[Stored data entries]

BEGIN

==> src/rtl/clk_time_set_ctrl.sv <==
// rtl/clk_time_set_ctrl.sv - time-set controller: pause, edit HH:MM:SS in BCD, load back
module clk_time_set_ctrl #(
  parameter int unsigned BLINK_DIV   = 25_000_000,
  parameter int unsigned TIMEOUT_CYC = 1_000_000_000
) (
  input  logic       clk_i,
  input  logic       reset_i,
  input  logic       btn_mode_i,
  input  logic       btn_inc_i,
  input  logic [3:0] cur_hr_l_i,
  input  logic [3:0] cur_hr_r_i,
  input  logic [3:0] cur_min_l_i,
  input  logic [3:0] cur_min_r_i,
  input  logic [3:0] cur_sec_l_i,
  input  logic [3:0] cur_sec_r_i,
  output logic       run_en_o,
  output logic       load_o,
  output logic [3:0] set_hr_l_o,
  output logic [3:0] set_hr_r_o,
  output logic [3:0] set_min_l_o,
  output logic [3:0] set_min_r_o,
  output logic [3:0] set_sec_l_o,
  output logic [3:0] set_sec_r_o,
  output logic [1:0] edit_field_o,
  output logic       blink_on_o
);

  localparam logic [2:0] ST_RUN    = 3'd0;
  localparam logic [2:0] ST_HR     = 3'd1;
  localparam logic [2:0] ST_MIN    = 3'd2;
  localparam logic [2:0] ST_SEC    = 3'd3;
  localparam logic [2:0] ST_COMMIT = 3'd4;

  localparam int TW = (TIMEOUT_CYC > 1) ? $clog2(TIMEOUT_CYC) : 1;
  localparam int BW = (BLINK_DIV > 1) ? $clog2(BLINK_DIV) : 1;
  localparam logic [TW-1:0] TO_LAST = TW'(TIMEOUT_CYC - 1);
  localparam logic [BW-1:0] BL_LAST = BW'(BLINK_DIV - 1);

  logic [2:0]    state_q, state_d;
  logic          mode_q, inc_q;
  logic [3:0]    hr_l_q, hr_l_d, hr_r_q, hr_r_d;
  logic [3:0]    min_l_q, min_l_d, min_r_q, min_r_d;
  logic [3:0]    sec_l_q, sec_l_d, sec_r_q, sec_r_d;
  logic [TW-1:0] to_cnt_q, to_cnt_d;
  logic [BW-1:0] div_q, div_d;
  logic          blink_q, blink_d;

  logic mode_e, inc_e, in_set, timed_out;

  // Any illegal value (bad digit or out-of-range pair) wraps straight to 00.
  function automatic logic [7:0] inc_hr(input logic [3:0] l, input logic [3:0] r);
    if (l > 4'd2 || r > 4'd9 || (l == 4'd2 && r >= 4'd3)) return 8'h00;
    else if (r == 4'd9) return {l + 4'd1, 4'd0};
    else return {l, r + 4'd1};
  endfunction

  function automatic logic [7:0] inc_ms(input logic [3:0] l, input logic [3:0] r);
    if (l > 4'd5 || r > 4'd9 || (l == 4'd5 && r == 4'd9)) return 8'h00;
    else if (r == 4'd9) return {l + 4'd1, 4'd0};
    else return {l, r + 4'd1};
  endfunction

  assign mode_e    = btn_mode_i & ~mode_q;
  assign inc_e     = btn_inc_i & ~inc_q;
  assign in_set    = (state_q == ST_HR) || (state_q == ST_MIN) || (state_q == ST_SEC);
  assign timed_out = in_set && (to_cnt_q == TO_LAST);

  always_comb begin
    state_d = state_q;
    hr_l_d  = hr_l_q;
    hr_r_d  = hr_r_q;
    min_l_d = min_l_q;
    min_r_d = min_r_q;
    sec_l_d = sec_l_q;
    sec_r_d = sec_r_q;
    case (state_q)
      ST_RUN: begin
        if (mode_e) begin
          {hr_l_d, hr_r_d}   = {cur_hr_l_i, cur_hr_r_i};
          {min_l_d, min_r_d} = {cur_min_l_i, cur_min_r_i};
          {sec_l_d, sec_r_d} = {cur_sec_l_i, cur_sec_r_i};
          state_d = ST_HR;
        end
      end
      ST_HR: begin
        if (mode_e)         state_d = ST_MIN;
        else if (inc_e)     {hr_l_d, hr_r_d} = inc_hr(hr_l_q, hr_r_q);
        else if (timed_out) state_d = ST_RUN;
      end
      ST_MIN: begin
        if (mode_e)         state_d = ST_SEC;
        else if (inc_e)     {min_l_d, min_r_d} = inc_ms(min_l_q, min_r_q);
        else if (timed_out) state_d = ST_RUN;
      end
      ST_SEC: begin
        if (mode_e)         state_d = ST_COMMIT;
        else if (inc_e)     {sec_l_d, sec_r_d} = inc_ms(sec_l_q, sec_r_q);
        else if (timed_out) state_d = ST_RUN;
      end
      default: state_d = ST_RUN;
    endcase
  end

  // Timeout and blink restart whenever the field changes, so a new field starts visible.
  always_comb begin
    to_cnt_d = '0;
    div_d    = '0;
    blink_d  = 1'b0;
    if (in_set && state_d == state_q) begin
      if (!(mode_e || inc_e)) to_cnt_d = to_cnt_q + TW'(1);
      if (div_q == BL_LAST) begin
        blink_d = ~blink_q;
      end else begin
        div_d   = div_q + BW'(1);
        blink_d = blink_q;
      end
    end
  end

  always_ff @(posedge clk_i) begin
    if (reset_i) begin
      state_q  <= ST_RUN;
      mode_q   <= 1'b0;
      inc_q    <= 1'b0;
      hr_l_q   <= '0;
      hr_r_q   <= '0;
      min_l_q  <= '0;
      min_r_q  <= '0;
      sec_l_q  <= '0;
      sec_r_q  <= '0;
      to_cnt_q <= '0;
      div_q    <= '0;
      blink_q  <= 1'b0;
    end else begin
      state_q  <= state_d;
      mode_q   <= btn_mode_i;
      inc_q    <= btn_inc_i;
      hr_l_q   <= hr_l_d;
      hr_r_q   <= hr_r_d;
      min_l_q  <= min_l_d;
      min_r_q  <= min_r_d;
      sec_l_q  <= sec_l_d;
      sec_r_q  <= sec_r_d;
      to_cnt_q <= to_cnt_d;
      div_q    <= div_d;
      blink_q  <= blink_d;
    end
  end

  assign run_en_o    = (state_q == ST_RUN);
  assign load_o      = (state_q == ST_COMMIT);
  assign set_hr_l_o  = hr_l_q;
  assign set_hr_r_o  = hr_r_q;
  assign set_min_l_o = min_l_q;
  assign set_min_r_o = min_r_q;
  assign set_sec_l_o = sec_l_q;
  assign set_sec_r_o = sec_r_q;
  assign blink_on_o  = blink_q;

  always_comb begin
    edit_field_o = 2'b00;
    case (state_q)
      ST_HR:   edit_field_o = 2'b01;
      ST_MIN:  edit_field_o = 2'b10;
      ST_SEC:  edit_field_o = 2'b11;
      default: edit_field_o = 2'b00;
    endcase
  end

endmodule

==> config.mk <==
export PLATFORM = sky130hd
export DESIGN_NAME = clk_time_set_ctrl
export DESIGN_NICKNAME = d
export VERILOG_FILES = /design/src/rtl/clk_time_set_ctrl.sv
export SDC_FILE = /design/constraint.sdc
export NUM_CORES = 1
export LEC_CHECK = 0
export BUFFER_PORTS_ARGS = -buffer_cell sky130_fd_sc_hd__buf_4
export CORE_MARGIN = 10
export CORE_UTILIZATION = 30
export CTS_CLUSTER_DIAMETER = 40
export DETAILED_ROUTE_END_ITERATION = 6
export SETUP_SLACK_MARGIN = 0.02
export SLEW_MARGIN = 20
export SYNTH_ARGS = -nofsm -noshare
export SYNTH_HDL_FRONTEND = slang
export SYNTH_SLANG_ARGS = --single-unit
==> constraint.sdc <==
create_clock -name clk_i -period 5.08 [get_ports clk_i]
set_input_delay 0.762 -clock clk_i [delete_from_list [all_inputs] [get_ports clk_i]]
set_output_delay 0.762 -clock clk_i [all_outputs]
set_load 0.02 [all_outputs]
After elaboration in Yosys (flattened, before gate mapping)
Cells that the tools add are included.
- bitwise operators: 6
- mux-type cells: 38
- $add $sub $neg: 8
- reduce and logical (&&, ||, !) cells: 27
- $lt $le $gt $ge: 7
- equal/unequal tests: 23
- operators with widths (cell ; number):
    $mux 4 ; 18
    $mux 8 ; 6
    $pmux 4 s2 ; 6
    $add 30x1->30 const B ; 1
    $eq 30x30->1 const B ; 1
    $add 25x1->25 const B ; 1
    $eq 25x25->1 const B ; 1
    $add 4x1->4 const B ; 6
    $mux 3 ; 6
    $reduce_and 5->1 ; 3
    $eq 4x4->1 const B ; 3
    $gt 4x4->1 const B ; 3
    $ne 2x2->1 const B ; 6
    $pmux 3 s4 ; 1
    $reduce_and 4->1 ; 3
    $logic_or 1x1->1 ; 9
    $ne 3x1->1 const B ; 3
    $eq 4x3->1 const B ; 2
    $gt 4x3->1 const B ; 2
    $eq 3x2->1 const B ; 2
    $pmux 2 s3 ; 1
    $reduce_bool 2->1 ; 3
    $reduce_or 3->1 ; 2
    $logic_and 1x1->1 ; 5
    11 further kinds ; 15
- output and inout port bits: 29
- word-level logic and storage cells: 121
- input port bits: 28
- register bits after elaboration: 85

Logic depth before layout (Yosys ltp)
Gate-level depths: netlist of run 1.
- depth after elaboration: 12
- depth in mapped cells: 8
- gate-level depth less buffers: 7

Worst setup path after synthesis of run 1
OpenSTA, ideal clock, no wires.
- path type: register -> register
- start: register state_q[2]
- end: register min_l_q[0], in the netlist set_min_l_o[0]
- arrival time: 1.927 ns
- cell stages (with the launch flop): 8
- setup time: 0.134 ns
- period minus slack after synthesis: 2.061 ns
- buffers on the path: 2
- setup slack: 3.019 ns
- data required time: 4.946 ns
- path through: dfxtp_1 -> clkbuf_1 -> nor3_1 -> and2_1 -> clkbuf_1 -> o22ai_2 -> a221oi_1 -> a211oi_1
- cells in the longest elaborated chain, start to end: 3
- elaborated cells on any way between the ends: 9
- classes of those cells: 5 x eq/ne; 1 x mux; 3 x reduce/logical
- ends and longest elaborated chain (item ; line ; text):
    from (decl) ; 39 ; logic [2:0] state_q, state_d;
    from (signal assigned) ; 135 ; state_q <= state_d;
    $logic_not 3->1 (*) ; n/a ;
    via run_en_o ; 16 ; output logic run_en_o,
    $ne 2x1->1 (no line) / $reduce_bool 2->1 (equally long branches) ; n/a ;
    $reduce_and 5->1 (no line) ; n/a ;
    to (signal assigned) ; 140 ; min_l_q <= min_l_d;
    to (decl) ; 42 ; logic [3:0] min_l_q, min_l_d, min_r_q, min_r_d;
The timed path passes the listed nets; every way through them passes the cells marked *.
A chain may end at the register's enable or synchronous reset.

Final worst setup path of run 1
- start: register to_cnt_q[12]
- end: register div_q[19]
- cells in the longest elaborated chain, start to end: 10
- elaborated cells on any way between the ends: 12
- classes of those cells: 2 x eq/ne; 6 x mux; 1 x bitwise; 3 x reduce/logical
- ends and longest elaborated chain (item ; line ; text):
    from (decl) ; 44 ; logic [TW-1:0] to_cnt_q, to_cnt_d;
    from (signal assigned) ; 144 ; to_cnt_q <= to_cnt_d;
    $eq 30x30->1 (*) ; 66 ; assign timed_out = in_set && (to_cnt_q == TO_LAST);
    $logic_and 1x1->1 (*) ; 66 ;
    $mux 3 (*) ; 88, 93, 98 ;
    $mux 3 (*) ; 92 ; else if (inc_e) {min_l_d, min_r_d} = inc_ms(min_l_q, min_r_q);
    $mux 3 (on tied branches) ; 96, 86, 91 ;
    $pmux 3 s4 (*) ; 76 ; case (state_q)
    $eq 3x3->1 (*) ; 109 ; if (in_set && state_d == state_q) begin
    $logic_and 1x1->1 (*) ; 109 ;
    $not 1->1 (no line) (*) ; n/a ;
    $reduce_or 3->1 (no line) (*) ; n/a ;
    to (signal assigned) ; 145 ; div_q <= div_d;
    to (decl) ; 45 ; logic [BW-1:0] div_q, div_d;
Mark *: on every way between the ends. The rest lies on a longest branch, timed or not.

==> impl_metrics.csv, run 1 <==
group,metric,value,unit
hold_path,min_path_cells,1,
drt,drt_first_iter_violations,303,
cts,clk_latency,0.34,ns
cts,cts_made_buffers,9,
die,io_pins,57,
sta,rsz0062_at_grt,"false",
sta,tns,0,ns
global_routing,first_global_vias,3895,
sta,slew-limit-headroom,46.7,%
final_layout,regArea,1700,µm²
sta,fmax,423,MHz
drt,num_vias,3879,
synthesis,ys_types,60,
drt,wire_per_inst,14.3,µm
synthesis,synth_seq_cells,85,
synthesis,synth_area_per_cell,8.31,µm²
synthesis,synth-edff-count,0,
hold_path,min_path_type,"reg -> reg",
global_routing,grtUsageTotal,10.5,%
die,start_util,30.8,%
power_and_ir_drop,p_leak,1.84,nW
worst_setup_path,critPathCaptureType,"flop",
cts,root_buffer,"clkbuf_16",
global_routing,grt_pass1_wl,18100,µm
cts,htreeDepth,3,
final_layout,num_antenna_cells,0,
final_layout,finalInstanceArea,5170,µm²
final_layout,layout-drive-gt1-share,14.5,%
die,die_w,140,µm
drt,wl,10800,µm
power_and_ir_drop,peakVddDrop,0.172,mV
sta,maxSlewViolCount,0,
cts,clk_pin_slew,0.07,ns
worst_setup_path,cp.required,5.27,ns
sta,finalHoldViolations,0,
die,die_area,19500,µm²
drt,dr.pass1.iters,5,
synthesis,synth_area_leaders,"dfxtp_1 (40%), xor2_1 (7.1%), nor2_1 (6.8%)",
die,std_cell_rows,43,
cts,cts.repair.resized,0,
place,io_buffer_count,56,
synthesis,yosys_warnings,0,
synthesis,netlist.area_leader.share,39.6,%
final_layout,fillers,1393,
worst_setup_path,critPathKind,"reg -> reg",
global_routing,grt_max_degree,31,
place,place_area,4890,µm²
flow_run,drv_cap,0,
sta,skew,0.0129,ns
synthesis,postSynth.asyncResetShare,0,%
run_status,outcome,"completed",
place,post-dp-hpwl,7820,µm
synthesis,ys.flop_type,"dfxtp_1",
synthesis,syn_inst,517,
sta,worst_pin_slew,0.799,ns
cts,cts_buffer_depth,2,
worst_setup_path,arrival,2.56,ns
synthesis,ys_seq_area_share,39.6,%
drt,viasPerCell,5.14,
global_routing,gr-total-overflow,0,
cts,cts_sinks,85,
die,dieHeight,140,µm
global_routing,antenna_found_initial,0,
synthesis,syn_nets,555,
final_layout,layout_commonest_cell,"dfxtp_1",
worst_setup_path,cp-start-kind,"flop",
final_layout,multi_input_area,2440,µm²
cts,post_cts_buffers,0,
final_layout,area_growth,20.3,%
cts,postCtsHoldBufs,0,
drt,route.detailed.drc,0,
sta,setup_viol,0,
die,core_region_area,13900,µm²
place,routabilityCongestion,0.864,
worst_setup_path,worstPathMaxFanout,25,
sta,min_period,2.37,ns
synthesis,synth_top_area_cell,"dfxtp_1",
sta,finalCritPeriodShare,46.6,%
synthesis,synth_area,4300,µm²
cts,cts_tree,"built",
drt,final_antenna_net_count,0,
power_and_ir_drop,p_per_area,300,nW/µm²
final_layout,layout_common_cells,"dfxtp_1 (85), nor2_1 (78), buf_4 (58)",
worst_setup_path,rr_worst_depth,5,
final_layout,layout.nets,607,
## critical path, cell delays in order (launching register included)
cell     delay [ns]
dfxtp_1        0.35
or4b_1         0.53
nor4_1         0.31
nand4_1        0.19
or3b_1         0.73
nor2_1         0.12
## cells in the mapped netlist, types with 2 or more instances
master,instances
nand3_1,24
a31oi_1,7
nand4b_1,3
o32ai_1,3
and4_1,5
nand2_1,43
a21oi_1,16
o21ai_0,15
clkbuf_1,12
nor4_1,11
a211oi_1,6
or4b_1,2
o41ai_1,4
inv_1,21
nor2b_1,8
a21boi_0,2
nor2_1,78
xor2_1,35
a32oi_1,2
nand3b_1,3
dfxtp_1,85
a21o_1,2
buf_2,4
nor4bb_1,2
ha_1,10
and2_1,7
o21ai_1,3
nand2b_1,3
xnor2_1,19
a221oi_1,5
or3b_1,4
nor3b_1,2
nand4_1,23
and3_1,8
nor3_1,15
## power breakdown
part	internal [mW]	total (mW)	switching, mW
registers	0.687	0.719	0.0316
logic	0.0854	0.203	0.118
clock network	0.337	0.626	0.290
## cell families (layout without fill, tap and decap cells)
| logic type | Yosys count | in the layout | share of synthesized area [%] |
|---|---|---|---|
| and+or+nand+nor | 249 | 249 | 29.8 |
| adders and majority gates | 10 | 10 | 2.91 |
| buffers and inverters | 38 | 95 | 3.52 |
| muxes | 1 | 1 | 0.262 |
| xor gates and xnor gates | 54 | 54 | 11.0 |
| DFF | 85 | 85 | 39.6 |
| AOI/OAI and AO/OA | 80 | 80 | 13.0 |
## state kept, by name (all words and copies together), names as in the netlist
register,cells
mode_q,1
inc_q,1
set_sec_l_o,4
set_hr_l_o,4
set_hr_r_o,4
set_min_r_o,4
set_min_l_o,4
div_q,25
to_cnt_q,30
set_sec_r_o,4
state_q,3
blink_on_o,1
## per-layer routing
layer	routed length, µm	part of all wire, %	GRT usage (%)
met3	385	3.6	2.79
met1	4990	46	12.3
met5	0	0	0
met4	131	1.2	3.37
met2	5290	49	18.3
## final cells by class
class	count	share of cell area (%)
sequential	85	32.9
clock inverter	7	1.11
timing repair buffer	58	8.42
clock buffer	9	4.36
tap	180	4.36
multi-input combinational	394	47.3
inverter	21	1.53
## metrics by stage
stage	hold WS [ns]	setup WS, ns	power, mW	std cells	utilization [%]
after detailed placement	0.453	2.55	0.936	738	35.1
final	0.451	2.71	1.55	754	37.1
after floorplan	0.418	3.02	0.854	517	-
after global placement	0.427	2.64	0.931	738	35.1
after global routing	0.487	2.49	1.61	754	37.1
after CTS	0.460	2.67	1.56	754	37.1
## final timing paths
kind / start / to / slack [ns]
worst min register to register: to_cnt_q[0] / to_cnt_q[0] / 0.45
worst max-delay path: to_cnt_q[12] / div_q[19] / 2.71
worst max register to register: to_cnt_q[12] / div_q[19] / 2.71
worst min-delay path: to_cnt_q[0] / to_cnt_q[0] / 0.45
(Power assumes the default switching activity.)
==> run 2, diff against run 1 <==
- ABC_AREA: unset -> 1
- clock period: 5.08 -> 2.2 ns (I/O delays scaled with it)
==> run 2 against run 1 <==
Final cell count up 28%. Via count rose by 8.9%. Combinational power grew 100%. Critical path depth increased by 6. Count of clock-buffer cells in the layout is 3 higher. Clock skew decreased by 0.0069 ns. Flip-flop and latch count stayed put. Utilization rose by 0.19 points. Setup slack got worse by 2.4 ns. Largest cell class unchanged.
==> impl_metrics.csv, run 2 <==
group,metric,value,unit
run_status,outcome,"completed",
worst_setup_path,cp.required,2.43,ns
sta,tns,0,ns
place,io_buffer_count,56,
synthesis,syn_inst,684,
power_and_ir_drop,p_sw_share,25.4,%
synthesis,syn_nets,722,
place,dpl_worst_slack,0.348,ns
cts,clk_pin_slew,0.06,ns
synthesis,ys_seq_area_share,35.9,%
cts,postCtsHoldBufs,0,
worst_setup_path,critPathKind,"reg -> reg",
synthesis,synth-xor-area-share,9.98,%
synthesis,netlist.area_leader.share,35.9,%
power_and_ir_drop,clock_power_share,42.3,%
synthesis,ys_types,41,
final_layout,fin_util,37.3,%
drt,wl,10700,µm
synthesis,postSynth.asyncResetShare,0,%
place,place_area,5420,µm²
synthesis,synth-edff-count,0,
final_layout,reg_top3,"to_cnt_q (30), div_q (25)",
die,start_util,30.9,%
die,die_w,146,µm
synthesis,yosys_warnings,0,
synthesis,synth_area_leaders,"dfxtp_1 (36%), nor2_1 (11%), inv_1 (8.5%)",
drt,final_antenna_net_count,0,
power_and_ir_drop,p_leak,2.23,nW
synthesis,yosys.area_share.simple,32.7,%
die,std_cell_rows,45,
drt,dr.pass1.iters,4,
drt,num_vias,4223,
final_layout,layout_commonest_cell,"nor2_1",
cts,cts_sinks,85,
power_and_ir_drop,p_per_area,626,nW/µm²
worst_setup_path,arrival,2.07,ns
cts,cts_buffer_depth,2,
power_and_ir_drop,p_comb_share,11.6,%
die,core_region_area,15300,µm²
drt,route.detailed.drc,0,
drt,viasPerCell,4.39,
power_and_ir_drop,peakVddDrop,0.389,mV
worst_setup_path,cp-start-kind,"flop",
cts,htreeDepth,3,
hold_path,min_path_type,"in -> reg",
final_layout,num_antenna_cells,0,
power_and_ir_drop,power_switching,0.909,mW
worst_setup_path,worstPathMaxFanout,30,
place,post-dp-hpwl,8160,µm
global_routing,grt_pass1_wl,18900,µm
synthesis,synth_seq_cells,85,
synthesis,synth_fa_ha_area_share,2.64,%
cts,cts_tree,"built",
global_routing,antenna_found_initial,0,
final_layout,layout-drive-gt1-share,14.8,%
global_routing,grtUsageTotal,10.4,%
synthesis,yosysMostFrequentCell,"nor2_1",
cts,post_cts_buffers,0,
sta,rsz0062_at_grt,"false",
drt,drt_first_iter_violations,131,
synthesis,synth_top_family_by_area,"simple AND/OR/NAND/NOR gates",
sta,setup_ws,0.357,ns
final_layout,layout.nets,784,
cts,cts.repair.resized,0,
cts,cts_made_buffers,9,
cts,root_buffer,"clkbuf_16",
place,routabilityCongestion,0.836,
power_and_ir_drop,p_seq_share,46.0,%
synthesis,synth_top_area_cell,"dfxtp_1",
final_layout,largest_reg_flops,30,
flow_run,drv_cap,0,
synthesis,synth.area.mux_share,0,%
final_layout,finalInstanceArea,5710,µm²
sta,finalHoldViolations,0,
sta,slew-limit-headroom,56.9,%
synthesis,ys.flop_type,"dfxtp_1",
final_layout,stdcell_count,962,
sta,min_period,1.84,ns
sta,holdWs,0.222,ns
drt,wire_per_inst,11.1,µm
sta,fmax,543,MHz
place,dp_cells,946,
synthesis,synth_compound_area_share,8.21,%
sta,worst_pin_slew,0.647,ns
power_and_ir_drop,power.internal,2.67,mW
global_routing,first_global_vias,4092,
global_routing,grt_max_degree,31,
power_and_ir_drop,power,3.58,mW
sta,skew,0.00605,ns
sta,finalCritPeriodShare,83.8,%
final_layout,area_growth,20.5,%
cts,clk_latency,0.34,ns
die,dieHeight,146,µm
die,io_pins,57,
final_layout,layout_common_cells,"nor2_1 (133), inv_1 (107), nand2_1 (102)",
synthesis,synth_area_per_cell,6.93,µm²
sta,maxSlewViolCount,0,
die,die_area,21200,µm²
worst_setup_path,critPathCaptureType,"flop",
final_layout,top_register,"to_cnt_q",
synthesis,synth_area,4740,µm²
global_routing,gr-total-overflow,0,
sta,setup_viol,0,
synthesis,synthTopCellsByCount,"nor2_1 (133), inv_1 (107), nand2_1 (102)",
run 2: cell types whose count changed in the layout (fill, tap and decap cells not counted), sizes merged, moves of 7 or more:
cell   change
nand3     +10
nor2      +63
and2       -7
nor4      -10
inv       +89
nand2     +68
and3       -8
nor2b      -8
a21oi     +20
nor3       +9
run 2: logic make-up after synthesis:
logic type	count (synthesis)
flops	85
simple gates	340
buf+inv	123
compound gates	72
xor+xnor	54
fa+ha+maj	10
run 2: metal layers:
layer,global-route usage [%],wire length (µm),up-vias
li1,-,-,2263
met4,2.73,101,0
met1,13.6,5210,1897
met3,3.51,490,6
met5,0,0,-
met2,16.0,4870,57
run 2: worst max-delay path, cell delays in order (launching register included):
cell and delay [ns]:
dfxtp_1 0.35, ha_1 0.19, nand2_1 0.11, nor2_2 0.15, nand2_1 0.12, nor2_1 0.12
nand2_1 0.09, o2111ai_1 0.12, nor2_1 0.11, nand2_1 0.11, buf_12 0.18, nor2_1 0.06
run 2: power groups by stage:
stage,logic (mW),clock network (mW),registers (mW)
global placement,0.419,0,1.68
global route,0.470,1.64,1.66
finish,0.416,1.51,1.65
floorplan,0.214,0,1.72
CTS,0.423,1.57,1.65
detailed placement,0.421,0,1.68
run 2: path summary, 6_finish.rpt:
kind         cells past startpoint  slack, ns   startpoint           end
min                              3       0.22    btn_inc_i         inc_q
min reg2reg                      1       0.45  to_cnt_q[0]   to_cnt_q[0]
max                             11       0.36  to_cnt_q[0]  to_cnt_q[22]
max reg2reg                     11       0.36  to_cnt_q[0]  to_cnt_q[22]
run 2: final cells by class:
type	instances	area, µm²
fill	1686	9610
multi-input combinational	476	2540
tap	211	264
inverter	112	423
timing repair buffer	62	490
clock buffer	12	246
clock inverter	4	47.5
sequential	85	1700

END

What needs to be done:
All lines of the data above that include the word "those" must be shown.

Output:
- classes of those cells: 5 x eq/ne; 1 x mux; 3 x reduce/logical
- classes of those cells: 2 x eq/ne; 6 x mux; 1 x bitwise; 3 x reduce/logical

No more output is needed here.